AIM OF THE TASK:
The lines below starting at the line containing "Area | 2340 µm² |" and ending at the line containing "cell | before | now" are to be repeated exactly, with both ends kept and nothing else added.
___ DATA
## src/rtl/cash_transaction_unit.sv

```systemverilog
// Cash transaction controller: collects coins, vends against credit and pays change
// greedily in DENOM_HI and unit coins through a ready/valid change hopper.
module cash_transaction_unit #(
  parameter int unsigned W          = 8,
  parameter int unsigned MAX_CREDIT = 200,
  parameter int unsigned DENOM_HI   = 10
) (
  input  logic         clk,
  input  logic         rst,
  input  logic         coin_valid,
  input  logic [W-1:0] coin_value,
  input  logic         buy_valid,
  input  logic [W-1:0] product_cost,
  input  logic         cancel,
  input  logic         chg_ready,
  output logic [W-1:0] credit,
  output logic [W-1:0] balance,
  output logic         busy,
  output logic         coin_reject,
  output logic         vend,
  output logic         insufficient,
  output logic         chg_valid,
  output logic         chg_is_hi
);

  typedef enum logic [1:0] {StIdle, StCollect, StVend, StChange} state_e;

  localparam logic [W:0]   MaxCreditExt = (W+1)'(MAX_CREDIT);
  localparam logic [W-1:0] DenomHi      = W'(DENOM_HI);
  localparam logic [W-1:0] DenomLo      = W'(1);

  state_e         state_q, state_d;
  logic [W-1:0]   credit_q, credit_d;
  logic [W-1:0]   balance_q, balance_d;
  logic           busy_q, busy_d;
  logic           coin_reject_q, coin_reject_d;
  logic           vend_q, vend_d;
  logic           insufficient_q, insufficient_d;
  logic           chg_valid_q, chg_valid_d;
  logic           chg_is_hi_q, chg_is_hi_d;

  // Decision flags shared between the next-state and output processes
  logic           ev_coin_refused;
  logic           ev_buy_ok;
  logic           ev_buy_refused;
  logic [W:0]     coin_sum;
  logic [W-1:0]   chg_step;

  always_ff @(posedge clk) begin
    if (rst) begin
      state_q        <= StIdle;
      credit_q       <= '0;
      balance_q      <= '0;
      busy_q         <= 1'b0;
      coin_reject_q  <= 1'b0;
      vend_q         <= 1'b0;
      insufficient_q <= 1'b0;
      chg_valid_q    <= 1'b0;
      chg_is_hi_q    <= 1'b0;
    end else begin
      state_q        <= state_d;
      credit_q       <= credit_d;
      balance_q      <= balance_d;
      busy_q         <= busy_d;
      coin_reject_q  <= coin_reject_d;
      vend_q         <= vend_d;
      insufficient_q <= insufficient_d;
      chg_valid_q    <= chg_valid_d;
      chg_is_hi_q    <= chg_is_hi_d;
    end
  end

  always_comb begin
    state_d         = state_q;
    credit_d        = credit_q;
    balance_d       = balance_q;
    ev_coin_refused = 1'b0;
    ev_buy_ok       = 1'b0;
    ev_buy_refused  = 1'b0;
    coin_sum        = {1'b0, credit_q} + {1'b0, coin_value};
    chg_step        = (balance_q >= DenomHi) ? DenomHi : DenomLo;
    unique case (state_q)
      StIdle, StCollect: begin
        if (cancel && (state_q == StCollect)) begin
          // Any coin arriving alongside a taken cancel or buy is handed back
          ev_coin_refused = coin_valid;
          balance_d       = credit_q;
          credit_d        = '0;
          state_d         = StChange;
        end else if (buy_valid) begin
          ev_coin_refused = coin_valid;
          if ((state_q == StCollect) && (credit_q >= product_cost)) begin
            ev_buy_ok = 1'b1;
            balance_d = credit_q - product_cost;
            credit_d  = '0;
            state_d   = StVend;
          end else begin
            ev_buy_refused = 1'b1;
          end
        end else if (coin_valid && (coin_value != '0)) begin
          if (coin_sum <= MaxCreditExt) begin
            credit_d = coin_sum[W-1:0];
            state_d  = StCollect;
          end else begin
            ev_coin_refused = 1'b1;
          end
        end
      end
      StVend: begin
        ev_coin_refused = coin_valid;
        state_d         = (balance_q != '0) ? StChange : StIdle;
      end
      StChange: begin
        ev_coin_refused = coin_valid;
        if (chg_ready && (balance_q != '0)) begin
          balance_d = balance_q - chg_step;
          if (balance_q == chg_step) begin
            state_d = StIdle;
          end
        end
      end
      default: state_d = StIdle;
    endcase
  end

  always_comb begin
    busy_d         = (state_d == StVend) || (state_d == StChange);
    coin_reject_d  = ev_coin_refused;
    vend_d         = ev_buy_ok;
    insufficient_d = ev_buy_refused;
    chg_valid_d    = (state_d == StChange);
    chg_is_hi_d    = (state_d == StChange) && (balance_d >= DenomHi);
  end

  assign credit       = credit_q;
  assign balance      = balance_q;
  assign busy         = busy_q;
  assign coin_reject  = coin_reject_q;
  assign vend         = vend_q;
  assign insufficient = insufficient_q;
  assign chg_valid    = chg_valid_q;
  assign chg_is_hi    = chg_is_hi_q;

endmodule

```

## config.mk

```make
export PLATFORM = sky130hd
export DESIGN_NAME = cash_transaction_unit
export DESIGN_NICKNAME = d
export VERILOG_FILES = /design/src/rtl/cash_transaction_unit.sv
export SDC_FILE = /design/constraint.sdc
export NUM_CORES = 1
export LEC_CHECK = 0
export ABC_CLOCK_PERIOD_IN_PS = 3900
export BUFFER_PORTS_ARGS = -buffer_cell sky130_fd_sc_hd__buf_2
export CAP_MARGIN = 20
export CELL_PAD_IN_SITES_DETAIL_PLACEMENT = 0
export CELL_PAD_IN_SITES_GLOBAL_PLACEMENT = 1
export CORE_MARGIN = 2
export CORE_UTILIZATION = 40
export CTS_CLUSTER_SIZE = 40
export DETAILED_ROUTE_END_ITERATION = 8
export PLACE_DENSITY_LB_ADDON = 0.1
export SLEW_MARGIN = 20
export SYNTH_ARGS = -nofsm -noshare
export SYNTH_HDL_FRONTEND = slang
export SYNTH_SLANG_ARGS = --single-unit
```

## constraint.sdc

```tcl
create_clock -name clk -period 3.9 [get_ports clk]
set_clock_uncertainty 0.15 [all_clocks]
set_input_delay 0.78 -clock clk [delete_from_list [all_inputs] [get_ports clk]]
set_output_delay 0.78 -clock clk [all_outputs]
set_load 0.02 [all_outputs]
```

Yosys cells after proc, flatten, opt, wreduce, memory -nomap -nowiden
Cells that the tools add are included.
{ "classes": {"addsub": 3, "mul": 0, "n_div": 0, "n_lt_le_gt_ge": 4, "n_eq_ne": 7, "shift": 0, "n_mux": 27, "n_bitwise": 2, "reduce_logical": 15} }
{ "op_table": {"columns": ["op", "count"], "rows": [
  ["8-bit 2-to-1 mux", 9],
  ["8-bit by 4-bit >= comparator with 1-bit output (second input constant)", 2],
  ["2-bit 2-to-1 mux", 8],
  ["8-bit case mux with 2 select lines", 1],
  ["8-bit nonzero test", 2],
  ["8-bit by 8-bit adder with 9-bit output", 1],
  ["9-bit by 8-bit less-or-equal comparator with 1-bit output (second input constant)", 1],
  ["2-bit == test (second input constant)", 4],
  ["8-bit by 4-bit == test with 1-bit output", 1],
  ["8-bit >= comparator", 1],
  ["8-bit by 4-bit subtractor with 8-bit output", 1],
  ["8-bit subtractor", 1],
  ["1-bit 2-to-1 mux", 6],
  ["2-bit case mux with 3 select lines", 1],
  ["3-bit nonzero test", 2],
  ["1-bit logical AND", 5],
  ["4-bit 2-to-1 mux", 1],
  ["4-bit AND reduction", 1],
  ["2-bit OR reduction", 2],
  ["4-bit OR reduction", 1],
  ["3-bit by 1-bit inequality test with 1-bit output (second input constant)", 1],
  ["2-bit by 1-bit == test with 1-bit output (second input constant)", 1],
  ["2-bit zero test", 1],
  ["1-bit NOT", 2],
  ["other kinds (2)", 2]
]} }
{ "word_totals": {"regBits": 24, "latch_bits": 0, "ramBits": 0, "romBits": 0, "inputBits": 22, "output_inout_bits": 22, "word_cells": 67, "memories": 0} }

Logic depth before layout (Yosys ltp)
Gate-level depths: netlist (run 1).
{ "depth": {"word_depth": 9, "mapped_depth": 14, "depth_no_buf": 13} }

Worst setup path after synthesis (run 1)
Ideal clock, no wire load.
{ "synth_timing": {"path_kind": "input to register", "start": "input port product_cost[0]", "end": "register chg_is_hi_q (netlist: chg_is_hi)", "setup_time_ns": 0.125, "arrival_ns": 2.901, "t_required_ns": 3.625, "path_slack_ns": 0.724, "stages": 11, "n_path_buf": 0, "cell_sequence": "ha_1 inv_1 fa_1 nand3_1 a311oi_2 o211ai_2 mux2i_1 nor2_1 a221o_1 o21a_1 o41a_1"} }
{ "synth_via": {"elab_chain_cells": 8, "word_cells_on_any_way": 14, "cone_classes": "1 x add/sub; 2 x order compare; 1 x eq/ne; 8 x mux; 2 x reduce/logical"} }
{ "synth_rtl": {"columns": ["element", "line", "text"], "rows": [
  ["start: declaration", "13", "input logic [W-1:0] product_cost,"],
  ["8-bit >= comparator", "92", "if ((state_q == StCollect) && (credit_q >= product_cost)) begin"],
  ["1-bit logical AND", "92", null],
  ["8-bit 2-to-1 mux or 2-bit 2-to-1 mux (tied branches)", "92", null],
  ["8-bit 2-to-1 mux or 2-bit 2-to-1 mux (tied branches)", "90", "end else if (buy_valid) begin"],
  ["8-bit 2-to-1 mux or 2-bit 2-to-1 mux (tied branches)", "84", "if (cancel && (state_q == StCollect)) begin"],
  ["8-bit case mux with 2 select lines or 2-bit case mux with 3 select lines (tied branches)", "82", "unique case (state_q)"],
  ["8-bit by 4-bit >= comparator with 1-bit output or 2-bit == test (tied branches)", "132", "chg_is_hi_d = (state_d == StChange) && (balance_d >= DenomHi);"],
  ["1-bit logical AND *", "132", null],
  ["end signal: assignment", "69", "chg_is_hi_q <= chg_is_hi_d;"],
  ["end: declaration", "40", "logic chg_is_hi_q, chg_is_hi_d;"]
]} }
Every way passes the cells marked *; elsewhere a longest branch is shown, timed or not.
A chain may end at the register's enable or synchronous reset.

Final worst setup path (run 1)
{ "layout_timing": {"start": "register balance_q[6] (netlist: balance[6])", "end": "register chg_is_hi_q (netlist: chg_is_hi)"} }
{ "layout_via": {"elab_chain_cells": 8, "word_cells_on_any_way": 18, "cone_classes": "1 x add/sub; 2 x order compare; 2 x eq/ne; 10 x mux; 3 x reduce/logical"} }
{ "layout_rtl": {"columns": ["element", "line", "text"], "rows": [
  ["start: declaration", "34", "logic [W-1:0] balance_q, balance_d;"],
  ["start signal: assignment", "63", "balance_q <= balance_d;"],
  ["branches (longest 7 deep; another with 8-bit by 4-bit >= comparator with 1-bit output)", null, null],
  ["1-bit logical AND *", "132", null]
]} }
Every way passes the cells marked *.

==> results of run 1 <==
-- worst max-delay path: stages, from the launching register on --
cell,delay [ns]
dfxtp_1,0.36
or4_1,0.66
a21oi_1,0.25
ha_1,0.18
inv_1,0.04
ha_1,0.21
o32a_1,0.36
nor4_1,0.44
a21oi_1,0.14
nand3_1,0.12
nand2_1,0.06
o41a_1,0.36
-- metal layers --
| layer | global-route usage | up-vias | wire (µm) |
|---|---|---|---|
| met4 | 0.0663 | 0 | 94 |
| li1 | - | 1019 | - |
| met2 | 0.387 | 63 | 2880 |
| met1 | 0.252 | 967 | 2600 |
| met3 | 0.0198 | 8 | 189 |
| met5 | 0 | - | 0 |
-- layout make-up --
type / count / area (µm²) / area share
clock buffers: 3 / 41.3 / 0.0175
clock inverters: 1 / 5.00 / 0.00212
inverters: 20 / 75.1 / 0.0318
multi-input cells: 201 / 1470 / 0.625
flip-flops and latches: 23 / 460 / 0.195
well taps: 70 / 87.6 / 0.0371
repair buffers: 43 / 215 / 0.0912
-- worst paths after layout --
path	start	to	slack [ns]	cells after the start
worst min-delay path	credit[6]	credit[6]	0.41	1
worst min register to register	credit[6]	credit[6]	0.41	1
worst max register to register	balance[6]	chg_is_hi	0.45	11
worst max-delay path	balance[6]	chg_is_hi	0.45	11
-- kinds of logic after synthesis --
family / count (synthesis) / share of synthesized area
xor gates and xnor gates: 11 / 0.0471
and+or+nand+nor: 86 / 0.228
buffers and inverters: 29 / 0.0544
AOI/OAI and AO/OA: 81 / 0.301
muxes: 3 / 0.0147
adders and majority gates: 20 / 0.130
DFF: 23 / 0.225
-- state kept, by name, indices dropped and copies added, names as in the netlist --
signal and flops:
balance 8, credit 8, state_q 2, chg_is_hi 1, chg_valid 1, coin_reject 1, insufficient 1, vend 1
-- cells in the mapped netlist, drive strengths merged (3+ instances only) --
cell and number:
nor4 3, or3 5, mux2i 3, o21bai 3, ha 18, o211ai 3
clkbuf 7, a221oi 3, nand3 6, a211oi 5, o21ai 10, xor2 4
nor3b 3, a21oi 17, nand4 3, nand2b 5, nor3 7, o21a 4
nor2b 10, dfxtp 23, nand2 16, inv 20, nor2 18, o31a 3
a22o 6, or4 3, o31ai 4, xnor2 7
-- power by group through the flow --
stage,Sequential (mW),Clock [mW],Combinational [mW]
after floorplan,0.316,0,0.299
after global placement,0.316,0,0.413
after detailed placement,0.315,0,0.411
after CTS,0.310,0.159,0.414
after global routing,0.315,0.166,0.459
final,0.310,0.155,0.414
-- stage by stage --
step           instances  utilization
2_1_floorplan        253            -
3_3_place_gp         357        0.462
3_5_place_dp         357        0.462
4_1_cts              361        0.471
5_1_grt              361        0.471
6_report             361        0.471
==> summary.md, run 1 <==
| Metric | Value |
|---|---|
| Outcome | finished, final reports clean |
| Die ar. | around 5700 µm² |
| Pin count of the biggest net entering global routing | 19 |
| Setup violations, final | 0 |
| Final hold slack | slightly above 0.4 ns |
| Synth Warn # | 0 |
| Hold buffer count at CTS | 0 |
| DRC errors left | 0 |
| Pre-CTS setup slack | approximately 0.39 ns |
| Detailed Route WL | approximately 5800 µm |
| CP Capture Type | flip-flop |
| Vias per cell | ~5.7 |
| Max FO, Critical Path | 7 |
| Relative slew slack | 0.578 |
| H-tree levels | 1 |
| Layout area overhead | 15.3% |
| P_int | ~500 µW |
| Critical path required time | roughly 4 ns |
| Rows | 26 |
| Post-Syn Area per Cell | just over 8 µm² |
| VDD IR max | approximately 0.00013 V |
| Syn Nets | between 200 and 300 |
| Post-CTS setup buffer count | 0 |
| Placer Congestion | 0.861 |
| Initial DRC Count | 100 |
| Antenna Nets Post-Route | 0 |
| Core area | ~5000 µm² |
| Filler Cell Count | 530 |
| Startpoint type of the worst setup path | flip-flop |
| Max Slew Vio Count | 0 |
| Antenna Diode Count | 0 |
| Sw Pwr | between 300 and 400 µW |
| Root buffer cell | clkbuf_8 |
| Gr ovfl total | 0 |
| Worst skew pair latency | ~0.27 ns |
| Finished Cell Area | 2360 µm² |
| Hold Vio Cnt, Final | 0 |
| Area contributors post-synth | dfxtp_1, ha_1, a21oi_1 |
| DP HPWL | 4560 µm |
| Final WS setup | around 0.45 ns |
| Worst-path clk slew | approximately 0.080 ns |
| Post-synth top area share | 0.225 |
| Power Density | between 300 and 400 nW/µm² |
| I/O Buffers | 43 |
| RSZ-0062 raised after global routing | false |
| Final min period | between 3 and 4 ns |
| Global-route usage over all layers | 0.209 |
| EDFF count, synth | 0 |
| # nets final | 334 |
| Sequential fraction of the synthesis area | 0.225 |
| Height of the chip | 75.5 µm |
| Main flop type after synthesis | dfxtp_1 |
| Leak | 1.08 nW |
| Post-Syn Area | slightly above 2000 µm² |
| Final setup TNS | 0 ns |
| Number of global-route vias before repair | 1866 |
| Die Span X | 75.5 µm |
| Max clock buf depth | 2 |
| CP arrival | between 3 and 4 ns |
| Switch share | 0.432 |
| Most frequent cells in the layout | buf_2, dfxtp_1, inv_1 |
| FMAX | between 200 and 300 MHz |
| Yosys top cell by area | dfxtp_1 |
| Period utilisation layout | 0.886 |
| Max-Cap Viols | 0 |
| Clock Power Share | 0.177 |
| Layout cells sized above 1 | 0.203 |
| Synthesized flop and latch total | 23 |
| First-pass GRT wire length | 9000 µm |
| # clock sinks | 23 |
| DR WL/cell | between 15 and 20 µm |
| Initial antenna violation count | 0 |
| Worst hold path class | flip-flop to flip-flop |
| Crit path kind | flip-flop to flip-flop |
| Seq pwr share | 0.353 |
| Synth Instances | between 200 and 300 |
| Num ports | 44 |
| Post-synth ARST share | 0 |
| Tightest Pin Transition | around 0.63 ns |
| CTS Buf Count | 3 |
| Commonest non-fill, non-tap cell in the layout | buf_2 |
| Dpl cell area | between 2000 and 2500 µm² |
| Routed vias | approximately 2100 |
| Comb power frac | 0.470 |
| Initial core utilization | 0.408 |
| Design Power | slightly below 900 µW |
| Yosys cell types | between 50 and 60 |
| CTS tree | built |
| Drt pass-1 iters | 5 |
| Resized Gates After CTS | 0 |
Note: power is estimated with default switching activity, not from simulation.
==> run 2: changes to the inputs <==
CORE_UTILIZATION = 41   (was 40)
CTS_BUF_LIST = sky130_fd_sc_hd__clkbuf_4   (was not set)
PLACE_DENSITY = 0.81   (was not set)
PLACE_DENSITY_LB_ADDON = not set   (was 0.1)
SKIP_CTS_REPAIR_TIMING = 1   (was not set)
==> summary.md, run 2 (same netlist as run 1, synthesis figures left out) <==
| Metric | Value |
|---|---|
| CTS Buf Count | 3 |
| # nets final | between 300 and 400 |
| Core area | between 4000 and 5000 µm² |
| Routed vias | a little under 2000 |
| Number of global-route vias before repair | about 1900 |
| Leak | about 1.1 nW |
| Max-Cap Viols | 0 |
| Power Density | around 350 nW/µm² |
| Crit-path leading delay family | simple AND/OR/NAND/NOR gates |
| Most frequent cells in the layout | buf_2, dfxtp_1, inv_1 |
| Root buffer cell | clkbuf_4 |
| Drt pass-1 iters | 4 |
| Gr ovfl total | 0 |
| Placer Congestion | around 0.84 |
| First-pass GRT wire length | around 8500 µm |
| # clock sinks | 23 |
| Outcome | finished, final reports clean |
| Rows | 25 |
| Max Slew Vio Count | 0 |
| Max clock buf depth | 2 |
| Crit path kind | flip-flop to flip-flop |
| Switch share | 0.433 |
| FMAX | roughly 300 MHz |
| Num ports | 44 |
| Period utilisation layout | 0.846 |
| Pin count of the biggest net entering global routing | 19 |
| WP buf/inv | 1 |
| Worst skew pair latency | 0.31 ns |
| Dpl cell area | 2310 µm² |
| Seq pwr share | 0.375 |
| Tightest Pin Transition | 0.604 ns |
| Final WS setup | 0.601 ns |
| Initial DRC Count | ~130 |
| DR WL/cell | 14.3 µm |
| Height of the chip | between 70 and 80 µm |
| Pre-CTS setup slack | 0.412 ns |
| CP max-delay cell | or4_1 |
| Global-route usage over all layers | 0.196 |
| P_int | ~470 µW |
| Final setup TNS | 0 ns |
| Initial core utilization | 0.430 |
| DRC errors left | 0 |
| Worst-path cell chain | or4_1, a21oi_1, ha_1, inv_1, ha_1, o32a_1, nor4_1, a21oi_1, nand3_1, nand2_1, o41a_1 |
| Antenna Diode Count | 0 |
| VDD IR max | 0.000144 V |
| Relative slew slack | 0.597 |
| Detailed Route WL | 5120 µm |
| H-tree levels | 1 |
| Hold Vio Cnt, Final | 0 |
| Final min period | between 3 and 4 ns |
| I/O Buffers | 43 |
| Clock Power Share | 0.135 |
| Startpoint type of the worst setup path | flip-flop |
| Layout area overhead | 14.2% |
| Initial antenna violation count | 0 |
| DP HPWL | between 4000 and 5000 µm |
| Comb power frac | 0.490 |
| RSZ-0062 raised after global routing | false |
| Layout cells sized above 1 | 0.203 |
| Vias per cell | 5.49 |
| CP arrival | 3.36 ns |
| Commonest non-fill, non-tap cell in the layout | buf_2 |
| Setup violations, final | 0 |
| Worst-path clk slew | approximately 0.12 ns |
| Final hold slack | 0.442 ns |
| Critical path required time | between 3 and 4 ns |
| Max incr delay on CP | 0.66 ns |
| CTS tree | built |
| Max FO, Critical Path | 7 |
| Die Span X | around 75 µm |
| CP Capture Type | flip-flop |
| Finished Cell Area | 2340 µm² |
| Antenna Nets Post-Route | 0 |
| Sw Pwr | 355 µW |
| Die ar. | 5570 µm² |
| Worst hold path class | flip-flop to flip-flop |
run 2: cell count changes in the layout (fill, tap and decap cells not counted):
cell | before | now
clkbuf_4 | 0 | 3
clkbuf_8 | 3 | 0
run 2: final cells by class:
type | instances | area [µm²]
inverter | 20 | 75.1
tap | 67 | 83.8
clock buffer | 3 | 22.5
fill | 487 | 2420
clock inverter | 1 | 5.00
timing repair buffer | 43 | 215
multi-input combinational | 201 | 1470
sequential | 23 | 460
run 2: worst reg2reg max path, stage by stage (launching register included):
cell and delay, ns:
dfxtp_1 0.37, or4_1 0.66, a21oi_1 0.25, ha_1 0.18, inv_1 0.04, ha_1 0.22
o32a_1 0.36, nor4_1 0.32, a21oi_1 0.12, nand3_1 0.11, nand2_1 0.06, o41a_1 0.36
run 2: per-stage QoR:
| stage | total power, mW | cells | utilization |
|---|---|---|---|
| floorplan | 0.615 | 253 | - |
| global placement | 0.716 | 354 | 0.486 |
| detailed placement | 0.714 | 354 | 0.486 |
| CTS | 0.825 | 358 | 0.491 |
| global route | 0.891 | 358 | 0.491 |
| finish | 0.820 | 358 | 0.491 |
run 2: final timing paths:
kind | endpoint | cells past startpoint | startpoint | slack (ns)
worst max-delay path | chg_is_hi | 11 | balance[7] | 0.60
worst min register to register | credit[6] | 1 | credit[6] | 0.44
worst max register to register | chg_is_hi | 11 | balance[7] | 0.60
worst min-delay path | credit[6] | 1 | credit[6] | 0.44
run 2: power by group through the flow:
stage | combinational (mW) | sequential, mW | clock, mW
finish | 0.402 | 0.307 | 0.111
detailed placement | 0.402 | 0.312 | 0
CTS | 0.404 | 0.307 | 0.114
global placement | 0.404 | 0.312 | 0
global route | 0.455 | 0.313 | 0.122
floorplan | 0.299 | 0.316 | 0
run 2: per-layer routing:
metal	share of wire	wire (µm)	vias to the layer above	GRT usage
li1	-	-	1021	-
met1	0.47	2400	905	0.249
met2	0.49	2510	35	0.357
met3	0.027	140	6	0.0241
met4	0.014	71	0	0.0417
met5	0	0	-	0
______
RESULT FOR THIS TASK:
| Finished Cell Area | 2340 µm² |
| Antenna Nets Post-Route | 0 |
| Sw Pwr | 355 µW |
| Die ar. | 5570 µm² |
| Worst hold path class | flip-flop to flip-flop |
run 2: cell count changes in the layout (fill, tap and decap cells not counted):
cell | before | now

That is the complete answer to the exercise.